Class AutoExposure

Class Documentation

class AutoExposure

Adjusts brightness to between 0 and 1 using a simple auto-exposure method.

Works with 1 or 3 channel images. For 3 channel images it applies autoexposure in luminance space to keep colors consistent.

Public Functions

AutoExposure()

Default constructor using default percentile and update values.

AutoExposure(int update_every)

Constructor specifying update modulo, and using default percentiles.

Parameters:

update_every[in] – update every this number of frames.

AutoExposure(double lo_percentile, double hi_percentile, int update_every)

Constructor specifying low and high percentiles, and update modulo.

Parameters:
  • lo_percentile[in] – low percentile to use for adjustment.

  • hi_percentile[in] – high percentile to use for adjustment.

  • update_every[in] – update every this number of frames.

void update(Eigen::Ref<img_t<float>> image, bool update_state = true)

Scales the image so that contrast is stretched between 0 and 1.

The top percentile is 1 - hi_percentile and the bottom percentile is lo_percentile. Similar to linear ‘contrast-stretch’, i.e. normalization.

Parameters:
  • image[in] – Reference to the image, modified in place.

  • update_state[in] – Update lo/hi percentiles if true.

void update(Eigen::Ref<img_t<double>> image, bool update_state = true)
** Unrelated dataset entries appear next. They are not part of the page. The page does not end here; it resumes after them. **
This design comes from an exercise in tuning for small area and a short achievable clock period on the open sky130 flow, not from production work.
At most, simulation tests tie the RTL to the original design; equivalence was not proved.

==> inputs of run B <==
## easel_xu
module easel_xu (
    input  wire        clk,
    input  wire        rst,         
    input  wire        issue,
    input  wire [31:0] instr,
    input  wire [31:0] opa,         
    input  wire [31:0] opb,         
    input  wire        sat_clr,     
    output reg         w1_valid,
    output reg  [4:0]  w1_rd,
    output reg  [31:0] w1_data,
    output reg         w3_valid,
    output reg  [4:0]  w3_rd,
    output wire [31:0] w3_data,
    output reg         ill,
    output wire        sat
);
    wire [5:0]  op  = instr[31:26];
    wire [4:0]  rd  = instr[25:21];
    wire [10:0] fn  = instr[10:0];
    wire        alu_legal;
    wire [32:0] alu_sum;
    wire [31:0] alu_other;
    wire        alu_use_sum, alu_sadd;
    wire        alu_sat;
    easel_alu u_alu (
        .instr   (instr),
        .opa     (opa),
        .opb     (opb),
        .legal   (alu_legal),
        .sum     (alu_sum),
        .other   (alu_other),
        .use_sum (alu_use_sum),
        .sadd    (alu_sadd),
        .sat     (alu_sat)
    );
    wire op_mul = (op == 6'h08);
    wire op_mac = (op == 6'h09);
    wire op_acc = (op == 6'h0A);
    wire is_mul  = op_mul &&
                   (fn == 11'h000 || fn == 11'h001 || fn == 11'h002 ||
                    fn == 11'h004 || fn == 11'h005 || fn == 11'h006 ||
                    fn == 11'h007);
    wire is_mac  = op_mac && (instr[25:23] == 3'd0) &&
  ...
make LEC_CHECK=0 ABC_AREA=1 CAP_MARGIN=20 CORE_MARGIN=2 CORE_UTILIZATION=55 SETUP_SLACK_MARGIN=5 SLEW_MARGIN=20 finish   # period 10.5 ns
run.sh (not shown) runs the stock make flow with config.mk's settings and CLKGATE_MAP_FILE= SYNTH_SCRIPT=/design/flow/synth_recipe.tcl, a recipe that flattens the netlist after the stock synthesis.
==> inputs of run K, as changes to run B <==
--- a/flow/design.v
+++ b/flow/design.v
@@ -365,52 +365,51 @@
         end
     end
     wire [31:0] w32   = v48[47:16];
     wire        st0   = |v48[14:0];
     wire        inc0  = a_r & v48[15] & (st0 | v48[16]);
     wire        st1   = |v48[30:0];
     wire        inc1  = a_r & v48[31] & (st1 | v48[32]);
     wire        fmt1  = s2_fn[0];
+    wire [31:0] rnd32 = w32 + {15'd0, fmt1 & inc1, 15'd0, ~fmt1 & inc0};
     wire        rmax0 = inc0 & (w32 == 32'h7FFF_FFFF);
     wire        rmax1 = inc1 & (w32[31:16] == 16'h7FFF);
     wire        a_sgn = acc_sel[63];
     wire        asat0 = a_sgn ? (~fitA & ~(fitB & rmax0)) : (~fitA | rmax0);
     wire        asat1 = a_sgn ? (~fitA & ~(fitB & rmax1)) : (~fitA | rmax1);
     reg  [31:0] accr_res;
     reg         accr_sat;
     always @(*) begin
         accr_sat = 1'b0;
         case (s2_fn[1:0])
         2'd0: begin
             accr_sat = asat0;
-            accr_res = asat0 ? (a_sgn ? 32'h8000_0000 : 32'h7FFF_FFFF) : w32;
+            accr_res = asat0 ? (a_sgn ? 32'h8000_0000 : 32'h7FFF_FFFF) : rnd32;
         end
         2'd1: begin
             accr_sat = asat1;
-            accr_res = asat1 ? (a_sgn ? 32'h8000_0000 : 32'h7FFF_0000) : w32;
+            accr_res = asat1 ? (a_sgn ? 32'hFFFF_8000 : 32'h0000_7FFF)
+                             : {{16{rnd32[31]}}, rnd32[31:16]};
         end
         2'd2: accr_res = acc_sel[63:32];
         default: accr_res = acc_sel[31:0];
         endcase
     end
     wire s2_sat = (s2_kind == K_MAC)  ? m_ovf :
                   (s2_kind == K_ACCR) ? accr_sat : 1'b0;
     wire s2_wacc = (s2_kind == K_MAC) | (s2_kind == K_ACCW);
     wire s2_wreg = (s2_kind == K_MUL) | (s2_kind == K_ACCR);
     reg  [32:0] w3_pre;
     reg         w3_q15, w3_q31;          
-    reg         w3_hi;                   
-    reg         w3_i0, w3_i16;           
     reg         sat_r;
     wire        w3_ovf = w3_pre[32] ^ w3_pre[31];
-    wire [31:0] w3_v   = w3_pre[31:0] + {15'd0, w3_i16, 15'd0, w3_i0};
     assign w3_data = (w3_q31 & w3_ovf) ? (w3_pre[32] ? 32'h8000_0000 : 32'h7FFF_FFFF) :
                      (w3_q15 & w3_ovf) ? (w3_pre[32] ? 32'hFFFF_8000 : 32'h0000_7FFF) :
-                     w3_hi ? {{16{w3_v[31]}}, w3_v[31:16]} : w3_v;
+                     w3_q15 ? {{16{w3_pre[31]}}, w3_pre[31:16]} : w3_pre[31:0];
     assign sat = sat_r | ((w3_q15 | w3_q31) & w3_ovf);
     wire [64:0] acc_wd = rst ? 65'd0 : {m_ovf, acc_new};
     wire        acc_w  = s2_valid && s2_wacc;
     always @(posedge clk) begin
         if (rst || (acc_w && s2_idx == 2'd0)) {aco0, acc0} <= acc_wd;
         if (rst || (acc_w && s2_idx == 2'd1)) {aco1, acc1} <= acc_wd;
         if (rst || (acc_w && s2_idx == 2'd2)) {aco2, acc2} <= acc_wd;
         if (rst || (acc_w && s2_idx == 2'd3)) {aco3, acc3} <= acc_wd;
@@ -443,19 +442,16 @@
         s2_c16   <= s1_pair ? 1'b0 : lo[16];
         s2_lo    <= lo[14:0];
         s2_tie31en <= (s1_inj == 2'd3);
         s2_rsv   <= rsel_n & ~aco_nx;
         s2_osel  <= |(rsel_n & aco_nx);
         s2_osgn  <= |(rsel_n & a63_nx);
         w3_rd    <= s2_rd;
         w3_pre   <= (s2_kind == K_ACCR) ? {1'b0, accr_res} : mul_pre;
-        w3_hi    <= (s2_kind == K_ACCR) ? (s2_fn[1:0] == 2'd1) : s2_q15;
-        w3_i0    <= (s2_kind == K_ACCR) & (s2_fn[1:0] == 2'd0) & inc0 & ~asat0;
-        w3_i16   <= (s2_kind == K_ACCR) & (s2_fn[1:0] == 2'd1) & inc1 & ~asat1;
         if (rst) begin
             w1_valid <= 1'b0;
             w3_valid <= 1'b0;
             ill      <= 1'b0;
             sat_r    <= 1'b0;
             w3_q15   <= 1'b0;
             w3_q31   <= 1'b0;
             s1_valid <= 1'b0;
==> flow/flow/run.sh (new file) <==
#!/bin/bash
set -euo pipefail
bash standard.sh "BUFFER_PORTS_ARGS=-buffer_cell sky130_fd_sc_hd__buf_2" \
  SETUP_SLACK_MARGIN=5.75 finish > standard_make.log 2>&1
==> flow/standard.sh (new file) <==
#!/bin/bash
# synth_recipe.tcl (not shown) runs the flow's synth.tcl, then flattens the netlist and writes it again
# the make line also repeats each setting of config.mk as NAME=value (left out here)
make -C /OpenROAD-flow-scripts/flow DESIGN_CONFIG=/design/flow/config.mk WORK_HOME=/design/flow/orfs CLKGATE_MAP_FILE= SYNTH_SCRIPT=/design/flow/synth_recipe.tcl "${@:-finish}"
==> flow/config.mk (replaced) <==
export PLATFORM = sky130hd
export DESIGN_NAME = easel_xu
export DESIGN_NICKNAME = easel_xu
export VERILOG_FILES = /design/flow/design.v
export SDC_FILE = /design/flow/constraint.sdc
export NUM_CORES = 4
export LEC_CHECK = 0
export ABC_AREA = 1
export CAP_MARGIN = 20
export CORE_MARGIN = 2
export CORE_UTILIZATION = 50
export SLEW_MARGIN = 20
removed: flow/run.sh
==> inputs of run X, as changes to run B <==
==> flow/flow/run.sh (new file) <==
#!/bin/bash
set -euo pipefail
bash standard.sh "BUFFER_PORTS_ARGS=-buffer_cell sky130_fd_sc_hd__buf_2" \
  SETUP_SLACK_MARGIN=5.5 finish > standard_make.log 2>&1
==> flow/standard.sh (new file) <==
#!/bin/bash
# synth_recipe.tcl (not shown) runs the flow's synth.tcl, then flattens the netlist and writes it again
# the make line also repeats each setting of config.mk as NAME=value (left out here)
make -C /OpenROAD-flow-scripts/flow DESIGN_CONFIG=/design/flow/config.mk WORK_HOME=/design/flow/orfs CLKGATE_MAP_FILE= SYNTH_SCRIPT=/design/flow/synth_recipe.tcl "${@:-finish}"
==> flow/config.mk (replaced) <==
export PLATFORM = sky130hd
export DESIGN_NAME = easel_xu
export DESIGN_NICKNAME = easel_xu
export VERILOG_FILES = /design/flow/design.v
export SDC_FILE = /design/flow/constraint.sdc
export NUM_CORES = 4
export LEC_CHECK = 0
export ABC_AREA = 1
export CAP_MARGIN = 20
export CORE_MARGIN = 2
export CORE_UTILIZATION = 50
export SLEW_MARGIN = 20
removed: flow/run.sh
==> qor summary <==
item	run X	run K	run B
Reg-to-Reg End	s2_x[28]	s2_rsv[0]	s2_x[24]
Arrival time of the worst setup path	3640 ps	5430 ps	3770 ps
Largest net degree at the start of global routing	64	90	68
Half-perimeter wire length after placement	244000 um	248000 um	241000 um
Count of non-CTS buffers in the layout	498	532	454
Worst setup path end	w3_data[13]	s2_rsv[0]	w3_data[16]
Number of unique standard cell types used by synthesis	82	81	82
Outcome	timing/DRC/antenna clean	timing/DRC/antenna clean	timing/DRC/antenna clean
Share of the final layout cell area in multi-input gates	62.5%	62.2%	62.7%
Simple-Gate Fraction of Synth Area	19.7%	20.1%	19.7%
Initial antenna violation count	29	31	21
Least-Margin Pin Slew	1120 ps	1180 ps	1210 ps
Peak Freq	0.174 GHz	0.205 GHz	0.170 GHz
Via count	73.1k	73.9k	75.1k
CTS clk-pin slew, worst paths	70 ps	60 ps	60 ps
Beginning of the worst hold path	s1_fn[0]	s1_fn[3]	s1_fn[6]
Sequential share of cell area	18.7%	18.3%	19.0%
Synthesis-stage register bit count	597	594	597
Clock buffer count	100	85	91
Scales the image so that contrast is stretched between 0 and 1.

The top percentile is 1 - hi_percentile and the bottom percentile is lo_percentile. Similar to linear ‘contrast-stretch’, i.e. normalization.

Parameters:
  • image[in] – Reference to the image, modified in place.

  • update_state[in] – Update lo/hi percentiles if true.
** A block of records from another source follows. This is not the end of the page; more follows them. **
Context: an optimization exercise on an open-source flow, tuned for small area. The choices shown serve that exercise and are no tape-out recipe.
The RTL was checked by simulation tests, not by an equivalence proof against the original design. The flow treats the clock pin as an ideal source, which a real chip does not have.

// acq_decim
module acq_decim (
    input  wire        clk,
    input  wire        rst,         
    input  wire        md,          
    output reg         out_valid,   
    output reg  [27:0] out_data,    
    output reg         out_ovr      
);
==> flow/config.mk <==
export PLATFORM = sky130hd
export DESIGN_NAME = acq_decim
export DESIGN_NICKNAME = acq_decim
export VERILOG_FILES = /design/flow/design.v
export SDC_FILE = /design/flow/constraint.sdc
export NUM_CORES = 4
export LEC_CHECK = 0
export ABC_AREA = 1
export CAP_MARGIN = 20
export CORE_MARGIN = 2
export CORE_UTILIZATION = 55
export SLEW_MARGIN = 20
==> flow/constraint.sdc <==
create_clock -name core_clock -period 50.0 [get_ports {clk}]
set_input_delay 10.0000 -clock core_clock [delete_from_list [all_inputs] [get_ports {clk}]]
set_output_delay 10.0000 -clock core_clock [all_outputs]
set_load 0.01 [all_outputs]
standard.sh (not shown) runs the stock make flow with config.mk's settings and CLKGATE_MAP_FILE= SYNTH_SCRIPT=/design/flow/synth_recipe.tcl, a recipe that flattens the netlist after the stock synthesis.
==> flow/flow/run.sh <==
#!/bin/bash
# The standard layout (standard synthesis unchanged), with two changes:
#  * the clock tree is built without dummy loads (-dont_use_dummy_load), in
#    sink clusters of at most 30 flip-flops and 100 um;
#  * the port buffers that global placement inserts are buf_1 cells.
# make's full output goes to layout.log in this folder.
set -euo pipefail
bash standard.sh \
  "BUFFER_PORTS_ARGS=-buffer_cell sky130_fd_sc_hd__buf_1" \
  "CTS_ARGS=-sink_clustering_enable -repair_clock_nets -sink_clustering_size 30 -sink_clustering_max_diameter 100 -dont_use_dummy_load" \
  finish > layout.log 2>&1
Change:
--- a/flow/design.v
+++ b/flow/design.v
@@ -20,28 +20,28 @@
     input  wire        md,          
     output reg         out_valid,   
     output reg  [27:0] out_data,    
     output reg         out_ovr      
 );
     localparam integer CW = 36;     
     localparam integer AW = 52;     
     localparam integer NS = 19;     
-    reg  [CW-1:0] in1, in2, in3, in4, in5;
+    reg  [CW-1:0] integ1, integ2, integ3, integ4, integ5;
     wire [CW-1:0] s1, s2, s3, s4, s5;
-    acq_decim_rca #(CW) u_i1 (.a(~in1), .b({{(CW-1){~md}}, 1'b1}), .ci(1'b0), .s(s1));
-    acq_decim_rca #(CW) u_i2 (.a(~in2), .b(s1), .ci(1'b0), .s(s2));
-    acq_decim_rca #(CW) u_i3 (.a(~in3), .b(s2), .ci(1'b0), .s(s3));
-    acq_decim_rca #(CW) u_i4 (.a(~in4), .b(s3), .ci(1'b0), .s(s4));
-    acq_decim_rca #(CW) u_i5 (.a(~in5), .b(s4), .ci(1'b0), .s(s5));
+    acq_decim_rca #(CW) u_i1 (.a(integ1), .b({{(CW-1){~md}}, 1'b1}), .ci(1'b0), .s(s1));
+    acq_decim_rca #(CW) u_i2 (.a(integ2), .b(s1), .ci(1'b0), .s(s2));
+    acq_decim_rca #(CW) u_i3 (.a(integ3), .b(s2), .ci(1'b0), .s(s3));
+    acq_decim_rca #(CW) u_i4 (.a(integ4), .b(s3), .ci(1'b0), .s(s4));
+    acq_decim_rca #(CW) u_i5 (.a(integ5), .b(s4), .ci(1'b0), .s(s5));
     always @(posedge clk) begin
         if (rst) begin
-            in1 <= {CW{1'b1}}; in2 <= {CW{1'b1}}; in3 <= {CW{1'b1}}; in4 <= {CW{1'b1}}; in5 <= {CW{1'b1}};
+            integ1 <= 0; integ2 <= 0; integ3 <= 0; integ4 <= 0; integ5 <= 0;
         end else begin
-            in1 <= ~s1; in2 <= ~s2; in3 <= ~s3; in4 <= ~s4; in5 <= ~s5;
+            integ1 <= s1; integ2 <= s2; integ3 <= s3; integ4 <= s4; integ5 <= s5;
         end
     end
     reg [6:0] phase;
     reg       ticked;      
     reg [2:0] p;           
     reg [4:0] rel;         
     wire tick    = (phase == 7'd124);
     wire cstep   = tick | (ticked & (phase < 7'd4));
@@ -67,29 +67,29 @@
             if (tick) begin
                 ticked <= 1'b1;
                 p      <= (!ticked || p == 3'd4) ? 3'd0 : p + 3'd1;
             end
             if (!(tick && ticked && p == 3'd4))
                 rel <= (rel == NS - 1) ? 5'd0 : rel + 5'd1;
         end
     end
-    reg  [CW-1:0] zn0, zn1, zn2, zn3, zn4;    
+    reg  [CW-1:0] zr0, zr1, zr2, zr3, zr4;    
     reg  [CW-1:0] v;                          
     wire [CW-1:0] ca  = tick ? s5 : v;
-    wire [CW-1:0] cbn = rstep ? {{(CW-8){1'b0}}, 7'h7f, v[9]}
-                              : (cstep ? zn4 : {CW{1'b1}});
+    wire [CW-1:0] cb  = rstep ? {{(CW-8){1'b1}}, 7'd0, ~v[9]}
+                              : (cstep ? zr4 : {CW{1'b0}});
     wire [CW-1:0] cd;
-    acq_decim_rca #(CW) u_c (.a(ca), .b(cbn), .ci(1'b1), .s(cd));
-    always @(posedge clk) begin
-        zn0 <= cstep ? ~ca : (ticked ? zn4 : {CW{1'b1}});
-        zn1 <= zn0;
-        zn2 <= zn1;
-        zn3 <= zn2;
-        zn4 <= zn3;
+    acq_decim_rca #(CW) u_c (.a(ca), .b(~cb), .ci(1'b1), .s(cd));
+    always @(posedge clk) begin
+        zr0 <= cstep ? ca : (ticked ? zr4 : {CW{1'b0}});
+        zr1 <= zr0;
+        zr2 <= zr1;
+        zr3 <= zr2;
+        zr4 <= zr3;
         v   <= cd;
     end
     wire [26:0] r = v[CW-1:9];
     wire       lowh = (rel < 5'd9) | ((rel == 5'd9) & (p >= 3'd2));
     wire [4:0] rm   = 5'd18 - rel;
     wire [3:0] rf   = lowh ? rel[3:0] : rm[3:0];
     wire [2:0] qf   = lowh ? 3'd4 - p : p;
     reg  [23:0] cf;
=> The new run completed without violations. Non-clock buffer count is lower by 4. Die area is higher by 1.0%. Global-route usage barely changes. Fmax barely changes. Setup slack loses 0.0082 ns. Cell area is higher by 0.90%. Clock-buffer cell count does not change. Routed wire length is higher by 1.0%. Via count is higher by 3.5%. Core utilization is higher by 0.23 points. Sequential cell count is unchanged. Worst hold slack gains 0.013 ns.

-- port drivers added, routing unchanged --
The results above use ideal ports. As a check the final layouts listed here were re-extracted and re-timed, cells and wires unchanged. Step 1 sets driving cells, clkbuf_16 on the clock port and buf_2 on the other inputs (assumed; they add their load-dependent delay and slew). Step 2 moves the port delays by t, midway between the first and last clock arrival at a register: inputs arrive t later, outputs are due t later. That takes back most of the time a late clock gives input paths. a / b / c = no drivers / after step 1 / after step 2; a / b = the first two.
run | shift t [ns] | setup slack, ns | worst setup path after step 2 | clock arrival spread, ns | pins driven straight from the clock port
the first run | 0.674 | 18.537 / 18.465 / 19.140 | register to output | 0.091 / 0.091 | 1
the second run | 0.669 | 18.529 / 18.467 / 19.136 | register to output | 0.108 / 0.108 | 1
After both steps every run listed still meets setup and hold.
void update(Eigen::TensorMap<rgb_img_t<float>> image, bool update_state = true)

Apply global RGB auto-exposure in-place stretching constrast between 0 and 1.

Parameters:
  • image[in] – RGB image tensor (H x W x 3), modified in-place.

  • update_state[in] – Update lo/hi luminance percentiles if true.

void update(Eigen::TensorMap<rgb_img_t<double>> image, bool update_state = true)

Apply global RGB auto-exposure in-place stretching constrast between 0 and 1.

Parameters:
  • image[in] – RGB image tensor (H x W x 3), modified in-place.

  • update_state[in] – Update lo/hi luminance percentiles if true.

void update(Eigen::TensorMap<const rgb_img_t<ouster::sdk::core::float16_t>> input, Eigen::TensorMap<rgb_img_t<float>> out, bool update_state = true)

Convert fp16-bit RGB to float and apply global RGB auto-exposure stretching constrast between 0 and 1.

Parameters:
  • input[in] – input RGB image tensor (H x W x 3) as float16_t.

  • out[out] – output RGB image tensor (H x W x 3) as float.

  • update_state[in] – Update lo/hi luminance percentiles if true.